Data for the task =
————

===== src/rtl/fifo_word_packer.sv =====
// Purpose: read-side drain behind the async fifo; packs LANES byte lanes into one wide word.
// Latency: a word appears LANES+1 cycles after its first read_en; steady state is one word per LANES+1 cycles.
// Backpressure: m_ready low holds the output word; assembly fills up to LANES and then read_en drops.
//
// Ports:
//   read_clk   clock shared with the fifo read side
//   reset      synchronous, active-high
//   mem_empty  fifo empty flag
//   fifo_data  fifo read data, valid the cycle after read_en
//   read_en    fifo pop request (combinational)
//   flush      single-cycle pulse: emit whatever is assembled as a last word
//   m_valid    output word valid; m_ready is the downstream accept
//   m_data     packed word, lane k at [k*DATA_W +: DATA_W]
//   m_count    number of valid lanes (1..LANES)
//   m_last     word was produced by a flush
module fifo_word_packer #(
  parameter int DATA_W = 8,
  parameter int LANES  = 4,            // legal range 2..8
  localparam int CNT_W = $clog2(LANES + 1)
) (
  input  logic                      read_clk,
  input  logic                      reset,
  input  logic                      mem_empty,
  input  logic [DATA_W-1:0]         fifo_data,
  output logic                      read_en,
  input  logic                      flush,
  output logic                      m_valid,
  input  logic                      m_ready,
  output logic [DATA_W*LANES-1:0]   m_data,
  output logic [CNT_W-1:0]          m_count,
  output logic                      m_last
);

  localparam logic [CNT_W-1:0] LANES_C = CNT_W'(LANES);

  logic [DATA_W*LANES-1:0] asm_q;
  logic [DATA_W*LANES-1:0] asm_nxt;
  logic [CNT_W-1:0]        fill;
  logic [CNT_W-1:0]        fill_nxt;
  logic                    inflight;
  logic                    flush_pend;
  logic                    slot_free;
  logic                    full_xfer;
  logic                    flush_xfer;
  logic                    flush_drop;
  logic                    do_xfer;

  // Lanes that will be occupied once the byte currently on fifo_data lands.
  assign fill_nxt = fill + {{(CNT_W-1){1'b0}}, inflight};

  // Counting the in-flight byte against the lane budget guarantees a popped
  // byte always has a lane to land in, so no overflow path exists.
  assign read_en = !reset && !mem_empty && !flush_pend && !flush && (fill_nxt < LANES_C);

  assign slot_free = !m_valid || m_ready;

  // The transfer looks at the post-capture view, so the last lane leaves on
  // the same edge it is captured. This keeps the stream at LANES+1 cycles per
  // word instead of paying an extra cycle to let fill settle.
  assign full_xfer = (fill_nxt == LANES_C);

  // A pending flush can never coexist with a byte in flight (read_en is held
  // low in the flush cycle), but the inflight term keeps the intent explicit.
  assign flush_xfer = flush_pend && !inflight && (fill != '0);
  assign flush_drop = flush_pend && !inflight && (fill == '0);

  assign do_xfer = slot_free && (full_xfer || flush_xfer);

  always_comb begin
    asm_nxt = asm_q;
    for (int k = 0; k < LANES; k++) begin
      if (inflight && (fill == CNT_W'(k))) begin
        asm_nxt[k*DATA_W +: DATA_W] = fifo_data;
      end
    end
  end

  always_ff @(posedge read_clk) begin
    if (reset) begin
      // A byte popped before reset is dropped here; the fifo pointer has
      // already moved past it.
      asm_q      <= '0;
      fill       <= '0;
      inflight   <= 1'b0;
      flush_pend <= 1'b0;
      m_valid    <= 1'b0;
      m_data     <= '0;
      m_count    <= '0;
      m_last     <= 1'b0;
    end else begin
      inflight <= read_en;

      if (do_xfer) begin
        // Unused lanes are already zero because asm is cleared on every
        // transfer, so a partial word needs no masking.
        m_data  <= asm_nxt;
        m_count <= fill_nxt;
        m_last  <= flush_pend;
        m_valid <= 1'b1;
        fill    <= '0;
        asm_q   <= '0;
      end else begin
        fill  <= fill_nxt;
        asm_q <= asm_nxt;
        if (m_ready) begin
          m_valid <= 1'b0;
        end
      end

      // A second flush while one is pending is absorbed.
      if (flush_pend) begin
        if (do_xfer || flush_drop) begin
          flush_pend <= 1'b0;
        end
      end else if (flush) begin
        flush_pend <= 1'b1;
      end
    end
  end

endmodule


===== config.mk =====
export PLATFORM = sky130hd
export DESIGN_NAME = fifo_word_packer
export DESIGN_NICKNAME = d
export VERILOG_FILES = /design/src/rtl/fifo_word_packer.sv
export SDC_FILE = /design/constraint.sdc
export NUM_CORES = 1
export LEC_CHECK = 0
export CORE_ASPECT_RATIO = 0.8
export CORE_MARGIN = 4
export CORE_UTILIZATION = 58
export CTS_BUF_LIST = sky130_fd_sc_hd__clkbuf_4
export CTS_CLUSTER_SIZE = 20
export DETAILED_ROUTE_END_ITERATION = 10
export PLACE_DENSITY_LB_ADDON = 0.3
export SYNTH_ARGS = -nofsm -noshare
export SYNTH_HDL_FRONTEND = slang
export SYNTH_SLANG_ARGS = --single-unit

===== constraint.sdc =====
create_clock -name read_clk -period 3.5 [get_ports read_clk]
set_input_delay 1.05 -clock read_clk [delete_from_list [all_inputs] [get_ports read_clk]]
set_output_delay 1.05 -clock read_clk [all_outputs]
set_load 0.02 [all_outputs]

== After elaboration in Yosys (flattened, before gate mapping) ==
Cells that the tools add are included.
Cells by class
  $add $sub $neg: 1
  $lt $le $gt $ge: 1
  eq/ne operators: 4
  muxes and demuxes: 9
  reductions and logical operators: 25
Operators with widths (count)
  2-to-1 mux 8 bit: 4
  logical AND 1 bit: 12
  == test 3 x 2 -> 1 bit, second input constant: 2
  logical NOT 1 bit: 6
  2-to-1 mux 1 bit: 5
  adder 3 x 1 -> 3 bit: 1
  == test 3 x 1 -> 1 bit, second input constant: 1
  == test 3 bit, second input constant: 1
  logical NOT 3 bit: 1
  logical OR 1 bit: 3
  < comparator 3 bit, second input constant: 1
  nonzero test 3 bit: 1
  nonzero test 2 bit: 1
  OR reduction 2 bit: 1
Word-level totals
  flip-flop bits (word level): 74
  output and inout port bits: 38
  logic and storage cells: 48

== Logic depth before layout (Yosys ltp) ==
Gate-level depths: netlist (run 1).
  word-level depth: 8
  mapped depth: 8
  depth with buffers taken out: 6

== Worst setup path after synthesis (run 1) ==
OpenSTA, ideal clock, no wires.
  path kind: input -> output
  from: in reset
  to: out read_en
  arrival time: 1.916 ns
  required time: 2.450 ns
  slack: 0.534 ns
  stages on the path: 4
  buffers on the path: 1
  cell sequence: buf_1 nor2_1 nand2_1 nor3_1
Between the ends
  longest elaborated chain between the ends: 5
RTL lines
  start: declaration: line 22  | input logic reset,
  logical NOT 1 bit: line 53  | assign read_en = !reset && !mem_empty && !flush_pend && !flush && (fill_nxt < LANES_C);
  logical AND 1 bit (4 in series): line 53
  end: declaration: line 25  | output logic read_en,
Every way passes these cells.

== Worst setup path in the final report (run 1) ==
Same ends and word-level chain as after synthesis.

==> results of run 1 <==
==> state kept, by name, indices dropped and copies added (netlist names) <==
| register | count |
|---|---|
| fill | 3 |
| m_data | 32 |
| m_valid | 1 |
| asm_q | 32 |
| inflight | 1 |
| flush_pend | 1 |
| m_count | 3 |
| m_last | 1 |
==> final cells by class <==
| cell class | count | area share |
|---|---|---|
| Clock buffer | 11 | 0.02408 |
| Timing Repair Buffer | 58 | 0.1667 |
| Multi-Input combinational cell | 167 | 0.3393 |
| Clock inverter | 5 | 0.01605 |
| Sequential cell | 74 | 0.4320 |
| Tap cell | 60 | 0.02189 |
==> worst max-delay path, stage by stage <==
cell and delay [ps]:
clkdlybuf4s50_1 460, nor2_1 150, nand2_1 80, nor3_1 130, dlygate4sd2_1 350
==> timing repair <==
| item | CTS | global route |
|---|---|---|
| resized for setup | 2 | 0 |
| hold buffers | 0 | 0 |
| setup endpoints to repair | 1 | 0 |
==> power groups by stage <==
stage	Combinational, mW	Sequential [mW]	Clock [mW]
3_3_place_gp	0.118	0.884	0
2_1_floorplan	0.0581	0.894	0
6_report	0.120	0.866	0.516
4_1_cts	0.120	0.866	0.524
5_1_grt	0.129	0.868	0.566
3_5_place_dp	0.119	0.885	0
==> metrics by stage <==
stage               TNS, ps  total power, mW  cells  instance area, sq um
floorplan                 0           0.9519    263                  2760
global placement     -62.66            1.002    359                  3286
detailed placement   -63.95            1.004    359                  3286
CTS                       0            1.510    375                  3430
global route              0            1.563    375                  3430
finish                    0            1.502    375                  3430
==> logic make-up after synthesis <==
logic type | Yosys count | share of synthesized area
AOI/OAI and AO/OA | 78 | 0.1927
buffers and inverters | 22 | 0.05122
muxes | 32 | 0.1160
adders and majority gates | 2 | 0.009065
xor gates and xnor gates | 1 | 0.003174
DFF | 74 | 0.5367
and+or+nand+nor | 54 | 0.09111
==> worst paths after layout <==
path / from / to / cells past startpoint
max: reset / read_en / 5
max reg2reg: fill[0] / m_data[15] / 6
min: m_count[0] / m_count[0] / 2
min reg2reg: m_count[0] / m_count[0] / 2
==> metal layers <==
metal	GRT usage	vias up	wire length [microns]
met5	0	-	0
met1	0.3132	1019	2845
li1	-	1052	-
met2	0.3164	87	2825
met4	0.07206	0	114
met3	0.09145	13	563
==> layout by cell type (no fill, tap or decap), types with 2 or more instances in the layout <==
master,count
dfxtp_1,74
clkdlybuf4s50_1,49
a21oi_1,37
nor2_1,35
mux2i_1,32
a211oi_1,28
clkbuf_4,11
buf_4,7
a211oi_2,5
nand2_1,4
nor3_1,4
o21ai_0,4
nor4bb_2,2
nand2b_1,2
and2_1,2
ha_1,2
clkinv_2,2
clkinvlp_4,2
==> impl_metrics.yaml, run 1 <==
pwr:
  p_int_mw: 1.140
  power_frac_seq: 0.577
  swShare: 0.2407
  netSwitchingPower_mw: 0.3614
  p_leak_nw: 1.187
  p_comb_frac: 0.080
  powerDensity_nw_per_um2: 437.8
  clockPowerShare: 0.344
  ir_worst_vdd_uv: 348.2
global_routing:
  grt_pass1_vias: 2013
  antenna_found_initial: 0
  overflow: 0
  grt_usage: 0.2251
  grt_max_degree: 40
  grt_pass1_wl_mm: 10.35
placed_design:
  place_hpwl_mm: 4.024
  preCtsSetupSlack_ps: -63.95
  place_congestion: 0.8403
  portBuffers: 50
timing:
  fin_crit_ps: 3276
  hold_viol: 0
  max_slew_margin: 0.5557
  rsz0062_at_grt: "no"
  setup_ws_ps: 224.1
  timing.hold.ws_ps: 487.2
  drv_slew: 0
  min_period_over_period: 0.9360
  max_freq_mhz: 305.3
  setup_viol: 0
  fin_worst_skew_ps: 14.15
  max_slew.worst_pin.slew_ps: 666.4
clocking:
  htree_levels: 3
  cts.sinks: 74
  root_buffer: "clkbuf_4"
  cts_tree: "built"
  cts_made_buffers: 9
  clock_latency_ps: 410
  cts_buffer_depth: 2
  post-cts-setup-buffer-count: 0
  clk_pin_slew_worst_paths_ps: 100
synthesis:
  syn_nets: 278
  ys_types: 28
  synth_area_leader_cell: "dfxtp_1"
  yosysMostFrequentCell: "dfxtp_1"
  async_flop_share: 0
  synth_enable_flop_cells: 0
  ys_seq_elements: 74
  ys_seq_area_frac: 0.5367
  dominantRegCellSynth: "dfxtp_1"
  syn_area_sq_um: 2760
  synthesis.instances: 263
  avgSynthCellArea_sq_um: 10.49
  netlist.area_leader.share: 0.5367
  yosysWarnings: 0
  netlist_top_cells_area: "dfxtp_1 (54%), mux2i_1 (12%), a211oi_1 (7.6%), a21oi_1 (6.7%), nor2_1 (4.8%)"
  synthTopCellsByCount: "dfxtp_1 (74), a21oi_1 (37), nor2_1 (35), mux2i_1 (32), a211oi_1 (28)"
finish:
  ff_latch_area_sq_um: 1481
  drive_gt1_frac: 0.1111
  nFillCells: 337
  nNetsFinal: 325
  syn2layout_area_growth_pct: 24.25
  multiInputGateArea_sq_um: 1164
  final_util: 0.7461
  n_antenna_cell: 0
drt:
  vias_per_cell: 5.789
  initialDrtViolationCount: 147
  dr.pass1.iters: 4
  ant_nets: 0
  wl_per_cell_microns: 16.93
  vias: 2171
  finalWirelength_mm: 6.349
  drc_errors: 0
die:
  die_y_microns: 69.70
  core_sq_um: 4597
  rows: 22
  start_util: 0.6004
  dieWidth_microns: 85.13
  die_area_sq_um: 5933
  ios: 51
critical_path:
  critPathKind: "in2out"
  r2r_slack_ps: 1060
  endpoint_kind: "output pin"
  path_max_fanout: 2
  cp.required_ps: 2450
  worstSetupStartpointType: "primary input"
  critPathArrivalTime_ps: 2230
flow_run:
  max_cap_viol_count: 0
min_path:
  worstHoldPathType: "reg2reg"
outcome:
  status: "finished clean"
Power figures use the tool's default switching activity.
==> run 2, diff against run 1 <==
- CORE_MARGIN: 4 -> 3
- REMOVE_ABC_BUFFERS: not set -> 1
==> run 2 against run 1 <==
Effect of this change: global-route usage increased by 1.6 points; worst hold slack improved by 4.4 ps; die area shrank 5.2%; routed wire length fell by 2.4%; clock skew fell by 6.9 ps; critical path depth did not move; maximum frequency rose by 1.3%; clock power decreased by 16%; sequential power is essentially flat; critical path type unchanged; cell count grew 0.53%; non-clock buffer count is 5 higher; clock-buffer cell count fell by 1; largest cell class unchanged.
==> impl_metrics.yaml, run 2 (same netlist as run 1, synthesis figures left out) <==
drt:
  dr.pass1.iters: 4
  ant_nets: 0
  drc_errors: 0
  vias_per_cell: 5.727
  initialDrtViolationCount: 86
  finalWirelength_mm: 6.199
  wl_per_cell_microns: 16.44
  vias: 2159
finish:
  layout_common_cells: "dfxtp_1 (74), clkdlybuf4s50_1 (49), a21oi_1 (37)"
  top_regs: "asm_q (32), m_data (32)"
  syn2layout_area_growth_pct: 24.43
  design_area_sq_um: 3435
  final_util: 0.7827
  layout_commonest_cell: "dfxtp_1"
  n_antenna_cell: 0
  drive_gt1_frac: 0.1156
  nNetsFinal: 330
  nFillCells: 304
pwr:
  ir_worst_vdd_uv: 271.8
  p_total_mw: 1.416
  p_leak_nw: 1.186
  powerDensity_nw_per_um2: 412.4
clocking:
  clock_latency_ps: 410
  clk_pin_slew_worst_paths_ps: 110
  ctsHoldBuffers: 0
  cts_tree: "built"
  root_buffer: "clkbuf_4"
  htree_levels: 3
  cts_buffer_depth: 2
  cts_made_buffers: 9
  cts.sinks: 74
critical_path:
  cp.required_ps: 2450
  cp_top_family: "buffers and inverters"
  path_max_fanout: 2
  crit_path_top_delay_cell: "clkdlybuf4s50_1"
  crit_path_max_incr_delay_ps: 420
  rr_worst_depth: 9
  reg2reg_to: "m_data[28]"
  endpoint_kind: "output pin"
  r2r_slack_ps: 950
  worstSetupStartpointType: "primary input"
  cp-endpoint: "read_en"
  cp_num_buf_inv: 2
  critPathArrivalTime_ps: 2180
  cp.depth: 5
  reg2reg_from: "fill[0]"
  cp-startpoint: "reset"
  critPathKind: "in2out"
  path_cells: "clkdlybuf4s50_1 -> nor2_1 -> nand2_1 -> nor3_1 -> dlygate4sd2_1"
flow_run:
  max_cap_viol_count: 0
die:
  start_util: 0.6290
  die_y_microns: 67.70
  core_sq_um: 4388
  rows: 21
  ios: 51
  dieWidth_microns: 83.13
  die_area_sq_um: 5628
global_routing:
  grtUsageMet1: 0.2913
  grt_max_degree: 40
  overflow: 0
  grt_pass1_vias: 2166
  use_met2: 0.4100
  antenna_found_initial: 0
  grt_busiest_layer: "met2"
  grt_pass1_wl_mm: 10.50
  grt_usage: 0.2414
  met3_usage: 0.08780
timing:
  fin_crit_ps: 3233
  setup_tns_ps: 0
  drv_slew: 0
  min_period_over_period: 0.9236
  hold_viol: 0
  max_slew.worst_pin.slew_ps: 966.6
  fin_worst_skew_ps: 7.263
  max_slew_margin: 0.3463
  setup_viol: 0
  rsz0062_at_grt: "no"
  setup_ws_ps: 267.3
  max_freq_mhz: 309.3
placed_design:
  placed_cell_area_sq_um: 3312
  place_congestion: 0.7613
  portBuffers: 50
  preCtsSetupSlack_ps: -24.74
  place_hpwl_mm: 4.136
outcome:
  status: "finished clean"
min_path:
  worstHoldPathType: "reg2reg"
[run 2: changes by cell type in the layout (fill, tap and decap cells not counted)]
cell        delta
clkinv_2       -2
clkinvlp_4     +1
buf_4          +5
bufinv_16      -1
clkinv_1       +3
clkbuf_4       -1
[run 2: worst min path at each step]
stage                    start          to  cells after the start
global route            m_last      m_last                      2
CTS                     m_last      m_last                      2
detailed placement      m_last      m_last                      2
floorplan             asm_q[0]    asm_q[0]                      2
global placement    m_count[0]  m_count[0]                      2
finish                  m_last      m_last                      2
[run 2: metal layers]
layer | vias to the layer above | part of all wire
met1 | 1032 | 0.44
met3 | 4 | 0.071
met2 | 74 | 0.48
met4 | 0 | 0.0074
met5 | - | 0
li1 | 1049 | -
[run 2: what timing repair did]
action                                  in CTS  in global routing
gates resized for setup                      2                  0
endpoints found under the setup margin       1                  0
buffers inserted                             1                  0
[run 2: metrics by stage]
step	std cells	hold WS [ps]
after floorplan	241	456.4
after global placement	360	466.8
after detailed placement	360	476.2
after CTS	377	491.5
after global routing	377	503.6
final	377	491.5
[run 2: layout make-up]
class                           instances  area [sq um]  area share
Sequential cell                        74          1481      0.4313
Timing Repair Buffer                   63         609.3      0.1774
Multi-Input combinational cell        167          1164      0.3388
Clock buffer                           10         75.07     0.02186
Tap cell                               57         71.32     0.02077
Clock inverter                          6         33.78    0.009836
[run 2: report_power, final]
group / leakage (nW) / switching [mW] / internal [mW]
clock network: 0.0512 / 0.287 / 0.147
logic: 0.537 / 0.0648 / 0.0524
registers: 0.597 / 0.00920 / 0.856
total: 1.19 / 0.361 / 1.06
[run 2: worst reg2reg max path: stages, from the launching register on]
cell and delay, ps:
dfxtp_1 400, ha_1 240, ha_1 210, xnor2_2 160
buf_4 170, o32ai_4 450, buf_4 270, buf_4 240
a21oi_1 90, a211oi_1 230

————

Your assignment = Copy from the line with "met3 | 4 | 0.071" to the final line of the records, inclusive, and add nothing else.

Task answer =
met3 | 4 | 0.071
met2 | 74 | 0.48
met4 | 0 | 0.0074
met5 | - | 0
li1 | 1049 | -
[run 2: what timing repair did]
action                                  in CTS  in global routing
gates resized for setup                      2                  0
endpoints found under the setup margin       1                  0
buffers inserted                             1                  0
[run 2: metrics by stage]
step	std cells	hold WS [ps]
after floorplan	241	456.4
after global placement	360	466.8
after detailed placement	360	476.2
after CTS	377	491.5
after global routing	377	503.6
final	377	491.5
[run 2: layout make-up]
class                           instances  area [sq um]  area share
Sequential cell                        74          1481      0.4313
Timing Repair Buffer                   63         609.3      0.1774
Multi-Input combinational cell        167          1164      0.3388
Clock buffer                           10         75.07     0.02186
Tap cell                               57         71.32     0.02077
Clock inverter                          6         33.78    0.009836
[run 2: report_power, final]
group / leakage (nW) / switching [mW] / internal [mW]
clock network: 0.0512 / 0.287 / 0.147
logic: 0.537 / 0.0648 / 0.0524
registers: 0.597 / 0.00920 / 0.856
total: 1.19 / 0.361 / 1.06
[run 2: worst reg2reg max path: stages, from the launching register on]
cell and delay, ps:
dfxtp_1 400, ha_1 240, ha_1 210, xnor2_2 160
buf_4 170, o32ai_4 450, buf_4 270, buf_4 240
a21oi_1 90, a211oi_1 230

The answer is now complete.